How can you control this pathogen in your home?
1. Wash hands with warm soapy water before and after handling raw foods.
- First, wet your hands.
- Add soap to your hands.
- Rub both sides for at least 20 seconds.
- Rinse thoroughly.
- Air dry, or dry your hands with a clean towel or paper towel.
- Wash hands with warm soapy water before and after handling raw foods.
- Always wash your hands after using the toilet or after changing baby's diaper.
- Prepare food for yourself but not others if ill with diarrhea.
2. Wash fruits and vegetables before eating them.
- Do not eat raw alfalfa and other raw sprouts.
- Use water from a safe water supply for drinking and washing fresh produce.
- Remove outer wilted and damaged areas before washing.
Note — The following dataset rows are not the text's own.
Source: an optimization exercise on an open RTL-to-GDS flow (aim: small area and a short achievable clock period). Production flows keep margins and buffers that such runs may drop.
Only simulation tests tie the RTL to the original design; equivalence was not proved.
Power figures rest on the tool's default switching activity, not on a simulated workload.

`flow/flow/run.sh`:
```
#!/bin/bash
# Standard layout with two changes to how it is optimised:
#  - the port buffers are made from the smallest buffer cell (buffer_ports
#    otherwise picks sky130_fd_sc_hd__clkdlybuf4s50_1); the resizer still
#    upsizes any of them that timing or slew needs;
#  - repair_timing aims for a larger setup slack than the constraint needs, so
#    that it shortens the critical paths (the SDC and clock are unchanged).
set -euo pipefail
export BUFFER_PORTS_ARGS="-buffer_cell sky130_fd_sc_hd__buf_1"
export SETUP_SLACK_MARGIN=15
bash standard.sh > standard_make.log 2>&1
```
`flow/standard.sh`:
```
#!/bin/bash
# synth_recipe.tcl (not shown) runs the flow's synth.tcl, then flattens the netlist and writes it again
# the make line also repeats each setting of config.mk as NAME=value (left out here)
make -C /OpenROAD-flow-scripts/flow DESIGN_CONFIG=/design/flow/config.mk WORK_HOME=/design/flow/orfs CLKGATE_MAP_FILE= SYNTH_SCRIPT=/design/flow/synth_recipe.tcl "${@:-finish}"
```
`flow/config.mk`:
```
export PLATFORM = sky130hd
export DESIGN_NAME = sqan_rxsync
export DESIGN_NICKNAME = sqan_rxsync
export VERILOG_FILES = /design/flow/design.v
export SDC_FILE = /design/flow/constraint.sdc
export NUM_CORES = 4
export LEC_CHECK = 0
export CAP_MARGIN = 20
export CORE_MARGIN = 2
export CORE_UTILIZATION = 40
export CTS_CLUSTER_DIAMETER = 70
export CTS_CLUSTER_SIZE = 30
export SLEW_MARGIN = 20
export SYNTH_HIERARCHICAL = 1
```
`flow/constraint.sdc`:
```
create_clock -name core_clock -period 22.0 [get_ports {clk}]
set_input_delay 4.4000 -clock core_clock [delete_from_list [all_inputs] [get_ports {clk}]]
set_output_delay 4.4000 -clock core_clock [all_outputs]
set_load 0.01 [all_outputs]
```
- Only wash and prepare the amount you will use in one meal.
- Refrigerate remaining vegetables without washing, or dry with a paper towel or in a salad spinner.
3. Knives, cutting boards, and food preparation surfaces should be washed with hot water and soap after contact with raw foods.
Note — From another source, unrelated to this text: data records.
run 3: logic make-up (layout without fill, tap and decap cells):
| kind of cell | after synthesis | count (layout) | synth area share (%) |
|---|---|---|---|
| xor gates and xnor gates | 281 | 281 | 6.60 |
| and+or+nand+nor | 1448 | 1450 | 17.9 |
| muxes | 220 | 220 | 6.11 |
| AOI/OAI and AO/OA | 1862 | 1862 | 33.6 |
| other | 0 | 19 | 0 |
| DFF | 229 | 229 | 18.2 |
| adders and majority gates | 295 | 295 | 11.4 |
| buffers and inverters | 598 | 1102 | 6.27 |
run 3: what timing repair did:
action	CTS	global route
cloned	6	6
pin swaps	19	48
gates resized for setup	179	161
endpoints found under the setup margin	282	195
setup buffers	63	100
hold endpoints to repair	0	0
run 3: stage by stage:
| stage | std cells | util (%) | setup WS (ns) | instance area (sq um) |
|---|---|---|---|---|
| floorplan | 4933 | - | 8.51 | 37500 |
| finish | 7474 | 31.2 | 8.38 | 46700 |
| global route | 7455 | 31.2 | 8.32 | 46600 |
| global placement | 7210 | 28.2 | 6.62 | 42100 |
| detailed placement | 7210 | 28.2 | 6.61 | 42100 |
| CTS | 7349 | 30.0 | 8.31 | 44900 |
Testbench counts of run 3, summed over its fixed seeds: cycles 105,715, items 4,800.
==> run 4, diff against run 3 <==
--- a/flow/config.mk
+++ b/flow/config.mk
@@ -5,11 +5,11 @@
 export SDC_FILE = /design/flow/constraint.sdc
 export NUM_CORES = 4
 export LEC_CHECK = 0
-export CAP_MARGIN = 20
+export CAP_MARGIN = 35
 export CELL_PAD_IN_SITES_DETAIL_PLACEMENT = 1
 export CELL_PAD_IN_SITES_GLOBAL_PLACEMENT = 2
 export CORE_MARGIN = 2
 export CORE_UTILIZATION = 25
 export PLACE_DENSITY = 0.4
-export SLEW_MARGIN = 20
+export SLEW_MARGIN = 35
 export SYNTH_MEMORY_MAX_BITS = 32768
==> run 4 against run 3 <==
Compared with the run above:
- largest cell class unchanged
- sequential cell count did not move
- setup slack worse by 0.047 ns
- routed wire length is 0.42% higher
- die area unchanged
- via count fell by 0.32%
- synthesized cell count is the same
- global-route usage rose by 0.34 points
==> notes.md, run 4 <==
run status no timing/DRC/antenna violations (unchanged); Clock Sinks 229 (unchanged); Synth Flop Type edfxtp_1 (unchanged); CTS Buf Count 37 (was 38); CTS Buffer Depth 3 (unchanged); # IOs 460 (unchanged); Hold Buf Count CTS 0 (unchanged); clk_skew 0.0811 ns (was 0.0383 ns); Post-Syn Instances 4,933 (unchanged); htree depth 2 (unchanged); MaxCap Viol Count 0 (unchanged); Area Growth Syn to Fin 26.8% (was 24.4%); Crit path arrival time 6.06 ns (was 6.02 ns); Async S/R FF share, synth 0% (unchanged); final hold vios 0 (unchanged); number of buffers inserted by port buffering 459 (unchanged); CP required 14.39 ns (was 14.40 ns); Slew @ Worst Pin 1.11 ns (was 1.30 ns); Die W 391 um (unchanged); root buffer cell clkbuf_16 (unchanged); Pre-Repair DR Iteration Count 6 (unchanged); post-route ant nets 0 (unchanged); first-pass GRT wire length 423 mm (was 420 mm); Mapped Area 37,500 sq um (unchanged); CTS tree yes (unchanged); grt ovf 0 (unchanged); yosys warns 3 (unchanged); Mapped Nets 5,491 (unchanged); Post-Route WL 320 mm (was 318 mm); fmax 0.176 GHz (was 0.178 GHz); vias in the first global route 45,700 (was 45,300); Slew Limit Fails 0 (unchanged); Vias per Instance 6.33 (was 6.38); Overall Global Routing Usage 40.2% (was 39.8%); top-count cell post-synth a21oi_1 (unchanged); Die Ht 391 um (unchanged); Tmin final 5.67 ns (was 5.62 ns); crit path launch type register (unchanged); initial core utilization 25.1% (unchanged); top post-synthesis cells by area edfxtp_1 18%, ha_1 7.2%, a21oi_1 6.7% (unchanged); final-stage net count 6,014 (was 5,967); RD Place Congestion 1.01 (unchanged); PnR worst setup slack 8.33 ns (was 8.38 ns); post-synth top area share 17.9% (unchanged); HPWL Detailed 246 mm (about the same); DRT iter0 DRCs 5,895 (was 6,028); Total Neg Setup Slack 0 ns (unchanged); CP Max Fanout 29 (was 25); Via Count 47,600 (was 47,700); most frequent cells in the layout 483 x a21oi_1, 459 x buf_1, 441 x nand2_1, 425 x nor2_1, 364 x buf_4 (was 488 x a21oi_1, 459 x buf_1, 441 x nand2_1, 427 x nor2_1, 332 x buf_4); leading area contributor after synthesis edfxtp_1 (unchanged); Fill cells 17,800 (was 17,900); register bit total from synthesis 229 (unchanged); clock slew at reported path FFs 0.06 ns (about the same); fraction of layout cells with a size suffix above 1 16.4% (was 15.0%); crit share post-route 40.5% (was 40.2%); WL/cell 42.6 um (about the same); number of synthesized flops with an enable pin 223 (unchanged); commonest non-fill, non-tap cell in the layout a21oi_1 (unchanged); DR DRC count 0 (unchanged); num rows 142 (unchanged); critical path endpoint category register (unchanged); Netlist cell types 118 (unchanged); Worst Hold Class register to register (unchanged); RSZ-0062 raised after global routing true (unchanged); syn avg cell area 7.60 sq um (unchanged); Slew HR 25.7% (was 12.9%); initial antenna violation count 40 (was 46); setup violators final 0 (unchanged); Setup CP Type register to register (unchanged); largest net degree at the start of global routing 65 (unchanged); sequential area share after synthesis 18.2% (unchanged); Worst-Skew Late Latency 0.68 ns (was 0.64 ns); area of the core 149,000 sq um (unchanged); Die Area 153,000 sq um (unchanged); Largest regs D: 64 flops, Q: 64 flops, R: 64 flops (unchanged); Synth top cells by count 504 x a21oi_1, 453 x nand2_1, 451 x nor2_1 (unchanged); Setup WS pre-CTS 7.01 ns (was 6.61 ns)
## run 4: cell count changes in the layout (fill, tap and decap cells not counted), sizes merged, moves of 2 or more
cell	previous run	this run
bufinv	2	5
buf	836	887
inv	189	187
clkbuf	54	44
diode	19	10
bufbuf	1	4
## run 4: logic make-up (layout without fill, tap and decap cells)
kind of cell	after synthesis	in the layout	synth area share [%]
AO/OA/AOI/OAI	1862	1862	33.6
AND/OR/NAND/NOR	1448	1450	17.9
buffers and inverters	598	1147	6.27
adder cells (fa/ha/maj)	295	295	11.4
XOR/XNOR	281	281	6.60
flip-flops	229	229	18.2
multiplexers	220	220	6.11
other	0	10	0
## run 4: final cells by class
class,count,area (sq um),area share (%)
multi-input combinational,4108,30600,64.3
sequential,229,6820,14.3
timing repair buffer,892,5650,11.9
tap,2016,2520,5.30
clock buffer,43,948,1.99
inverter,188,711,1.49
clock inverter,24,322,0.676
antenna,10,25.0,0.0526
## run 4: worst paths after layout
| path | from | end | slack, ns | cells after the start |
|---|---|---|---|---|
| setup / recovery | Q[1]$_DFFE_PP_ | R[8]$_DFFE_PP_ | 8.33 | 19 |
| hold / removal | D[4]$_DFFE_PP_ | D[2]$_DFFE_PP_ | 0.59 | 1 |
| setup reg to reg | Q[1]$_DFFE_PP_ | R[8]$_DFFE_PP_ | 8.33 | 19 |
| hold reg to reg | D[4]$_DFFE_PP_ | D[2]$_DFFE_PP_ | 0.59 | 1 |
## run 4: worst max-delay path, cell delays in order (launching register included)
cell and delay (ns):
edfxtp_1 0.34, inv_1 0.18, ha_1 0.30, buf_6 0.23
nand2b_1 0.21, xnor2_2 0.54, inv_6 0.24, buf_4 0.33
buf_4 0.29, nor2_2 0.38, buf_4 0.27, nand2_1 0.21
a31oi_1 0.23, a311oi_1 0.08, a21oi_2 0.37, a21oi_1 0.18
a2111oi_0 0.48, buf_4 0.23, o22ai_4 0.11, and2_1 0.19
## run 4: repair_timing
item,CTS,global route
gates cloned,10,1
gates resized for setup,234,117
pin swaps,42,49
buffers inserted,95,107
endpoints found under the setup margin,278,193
This design comes from an exercise in tuning for small area, a short achievable clock period and few clock cycles per item on the open sky130 flow, not from production work. No driver is modelled on the clock port, so clocking that relies on it looks cheaper here than on a real chip.

Setup of oak:
Design grad_stream, start of the top module:
module grad_stream (
    input  wire       clk,
    input  wire       rst,
    input  wire       in_valid,
    output wire       in_ready,
    input  wire       in_sof,
    input  wire [6:0] in_width,
    input  wire [1:0] in_preset,
    input  wire [7:0] in_pix,
    output reg        out_valid,
    input  wire       out_ready,
    output reg  [7:0] out_mag
);
For scale: ~1200 flip-flops, roughly 32 I/O pins, ~44000 um^2 of cells after synthesis.
clock: 30.0 ns
lec_check: 0
abc_area: 1
cap_margin: 20
core_margin: 2
core_utilization: 65
slew_margin: 20
standard.sh (not shown) runs the stock make flow with config.mk's settings and CLKGATE_MAP_FILE= SYNTH_SCRIPT=/design/flow/synth_recipe.tcl, a recipe that flattens the netlist after the stock synthesis.
==> flow/flow/run.sh <==
#!/bin/bash
# Layout: the standard flow (standard.sh, which runs the standard
# synthesis unchanged), with two changes to how the layout is made:
#  - the port buffers are sky130_fd_sc_hd__buf_2 (buffer_ports otherwise
#    picks a slow delay cell); every input and output port still gets one;
#  - clock tree synthesis clusters up to 30 sinks per leaf buffer, uses
#    clkbuf_8/clkbuf_16 and no dummy loads, which needs far fewer clock
#    buffers; the tree stays balanced (no skew is added on purpose).
# The clock, its period and the I/O constraints are the standard flow's, unchanged.
# standard.sh's output is kept in standard.log and the tools' own logs are
# copied to flow_logs/.
set -uo pipefail
export BUFFER_PORTS_ARGS="-buffer_cell sky130_fd_sc_hd__buf_2"
export CTS_ARGS="-sink_clustering_enable -repair_clock_nets -sink_clustering_size 30 -sink_clustering_max_diameter 120 -dont_use_dummy_load -buf_list {sky130_fd_sc_hd__clkbuf_8 sky130_fd_sc_hd__clkbuf_16}"
bash standard.sh > standard.log 2>&1
st=$?
cp -r orfs/logs flow_logs 2>/dev/null || true
exit $st
The following lists how pine was set up differently from oak:
--- a/flow/design.v
+++ b/flow/design.v
@@ -266,17 +266,17 @@
     wire sqw142 = (sqw83 & sqw110) | (sqw83 & sqw111) | (sqw110 & sqw111);
     wire sqw143 = sqw85 ^ sqw112 ^ sqw113;
     wire sqw144 = (sqw85 & sqw112) | (sqw85 & sqw113) | (sqw112 & sqw113);
     wire sqw145 = sqw86 ^ sqw114;
     wire sqw146 = sqw86 & sqw114;
     wire [16:0] sq_ra = {sqw146, sqw144, sqw142, sqw140, sqw138, sqw136, sqw134, sqw132, sqw130, sqw128, sqw126, sqw124, sqw122, sqw120, sqw118, sqw116, sqw87};
     wire [16:0] sq_rb = {1'b0, sqw145, sqw143, sqw141, sqw139, sqw137, sqw135, sqw133, sqw131, sqw129, sqw127, sqw125, sqw123, sqw121, sqw119, sqw117, sqw115};
     wire [16:0] sq_c = sq_ra + sq_rb;
-    localparam CUT = 4;
+    localparam CUT = 2;
     wire [8:0] rem_w  [0:8];
     wire [7:0] root_w [0:8];
     reg                  pv2, sat2;
     reg [CUT-1:0]        root2;
     reg [CUT:0]          rem2;
     reg [2*(8-CUT)-1:0]  low2;
     assign rem_w[0]  = 9'd0;
     assign root_w[0] = 8'd0;
@@ -307,47 +307,47 @@
     end endgenerate
     always @(posedge clk) begin
         sat2  <= big1 || sq_c[16];
         root2 <= root_w[CUT][CUT-1:0];
         rem2  <= rem_w[CUT][CUT:0];
         low2  <= sq_c[2*(8-CUT)-1:0];
     end
     reg [7:0] q [0:QD-1];
-    reg [1:0] wp, rp;       
-    reg [2:0] qn;           
-    reg [2:0] nout;         
-    wire qe    = (qn == 3'd0);
+    reg [2:0] wp, rp;
+    reg [3:0] qn;           
+    reg [3:0] nout;         
+    wire qe    = (qn == 4'd0);
     wire ofree = !out_valid || out_ready;
     wire push  = pv2 && !(ofree && qe);       
     wire [7:0] mag_c = sat2 ? 8'd255 : root_w[8];
     always @(posedge clk) begin
         if (pv2) q[wp] <= mag_c;
         if (ofree && (!qe || pv2)) out_mag <= qe ? mag_c : q[rp];
     end
-    wire [2:0] nb  = nout - {2'd0, acc_r && !interior};
-    wire [2:0] nbp = nb + 3'd1;
-    wire [2:0] nbm = nb - 3'd1;
+    wire [3:0] nb  = nout - {3'd0, acc_r && !interior};
+    wire [3:0] nbp = nb + 4'd1;
+    wire [3:0] nbm = nb - 4'd1;
     wire       inc = in_valid && rdy;
     wire       dec = out_valid && out_ready;
-    wire [2:0] nnext = inc ? (dec ? nb : nbp) : (dec ? nbm : nb);
+    wire [3:0] nnext = inc ? (dec ? nb : nbp) : (dec ? nbm : nb);
     wire       rnext = inc ? (dec ? (nb <= QD) : (nbp <= QD)) : (dec ? (nbm <= QD) : (nb <= QD));
-    wire [2:0] qn_free = qe ? 3'd0 : qn - 3'd1 + {2'd0, pv2};
-    wire [2:0] qn_hold = qn + {2'd0, pv2};
+    wire [3:0] qn_free = qe ? 4'd0 : qn - 4'd1 + {3'd0, pv2};
+    wire [3:0] qn_hold = qn + {3'd0, pv2};
     always @(posedge clk) begin
         if (rst) begin
             pv1 <= 1'b0; pv2 <= 1'b0;
-            wp <= 2'd0; rp <= 2'd0; qn <= 3'd0;
+            wp <= 3'd0; rp <= 3'd0; qn <= 4'd0;
             out_valid <= 1'b0;
-            nout <= 3'd0;
+            nout <= 4'd0;
             rdy <= 1'b1;
         end else begin
             pv1 <= acc_r && interior;
             pv2 <= pv1;
-            if (push)  wp <= wp + 2'd1;
-            if (ofree && !qe) rp <= rp + 2'd1;
+            if (push)  wp <= (wp == QD - 1) ? 3'd0 : wp + 3'd1;
+            if (ofree && !qe) rp <= (rp == QD - 1) ? 3'd0 : rp + 3'd1;
             qn <= ofree ? qn_free : qn_hold;
             out_valid <= ofree ? (!qe || pv2) : 1'b1;
             nout <= nnext;
             rdy  <= rnext;
         end
     end
 endmodule
Results
Clock-cell share of area of pine is on par with oak.
On area of the mapped netlist, oak tracks pine almost exactly.
pine: layout buffer count excluding clock buffers is 2 lower than what oak reported.
pine vs oak, met1 usage in global routing went down by 1.0 points.
No run of this note included a check of the RTL's function; only the layout flow was run.

[re-timing with driven ports]
The results above use ideal ports. As a check the final layouts listed here were re-extracted and re-timed, cells and wires unchanged.
Step 1 sets driving cells, clkbuf_16 on the clock port and buf_2 on the other inputs (assumed; they add their load-dependent delay and slew).
Step 2 adds t to the input delays and takes it off the output delays; t is the mean of the earliest and latest rising clock arrival at the registers after step 1. Input paths then give back, and output paths get back, about the clock's delay inside the block.
Slacks: ideal ports / drivers / drivers and shift; pairs: ideal ports / drivers.
| run | t (ns) | setup WS [ns] | slew at the worst register clock pin (ns) | worst slew at a driven data input, ns | cell pins on the clock port's net |
|---|---|---|---|---|---|
| oak | 0.655 | 22.705 / 22.705 / 22.662 | 0.12 / 0.12 | 0.04 | 1 |
| pine | 0.658 | 21.536 / 21.536 / 21.536 | 0.11 / 0.11 | 0.05 | 1 |
After both steps setup and hold are still met in every run listed. For oak, which loses most, drivers alone change the setup slack by 0.000 ns; drivers and shift together by -0.043 ns.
- Clean sinks and counters with paper towels or clean cloths and hot soapy water before and after cooking food.
- Wash knives, cutting boards, and counters with hot water and soap after you work with raw food.
- Scrub your cutting board with dish soap. If your cutting board is not made of wood, you can put it into the dishwasher.
- Sanitize all food preparation surfaces after contact with raw foods. Use a commercial sanitizer for kitchens or make a sanitizer with 1 teaspoon of 6% chlorine bleach in 1 quart clean water.
Centers for Disease Control and Prevention. Rotavirus. cdc.gov/rotavirus/index.html. Accessed: August 16, 2011.
Hillers, V.N., Medeiros, L.C., Kendall, P., Chen, G., & DiMascola, S. Consumer food handling behaviors associated with prevention of 13 foodborne illnesses. Journal of Food Protection 2003;66:1893–1899.
Scallan, E., Hoekstra, R.M., Angulo, F.J., Tauxe, R.V., Widdowson, M.A., Roy, S.L., Jones, J.L., & Griffin, P.M. Foodborne illness acquired in the United States—Major pathogens. Emerging Infectious Diseases 2011;17:7–15.
U.S. Food and Drug Administration. Rotavirus. The Bad Bug Book. fda.gov/Food/FoodSafety/FoodborneIllness/FoodborneIllnessFoodbornePathogensNaturalToxins/BadBugBook/ucm071294.htm. Accessed: August 16, 2011.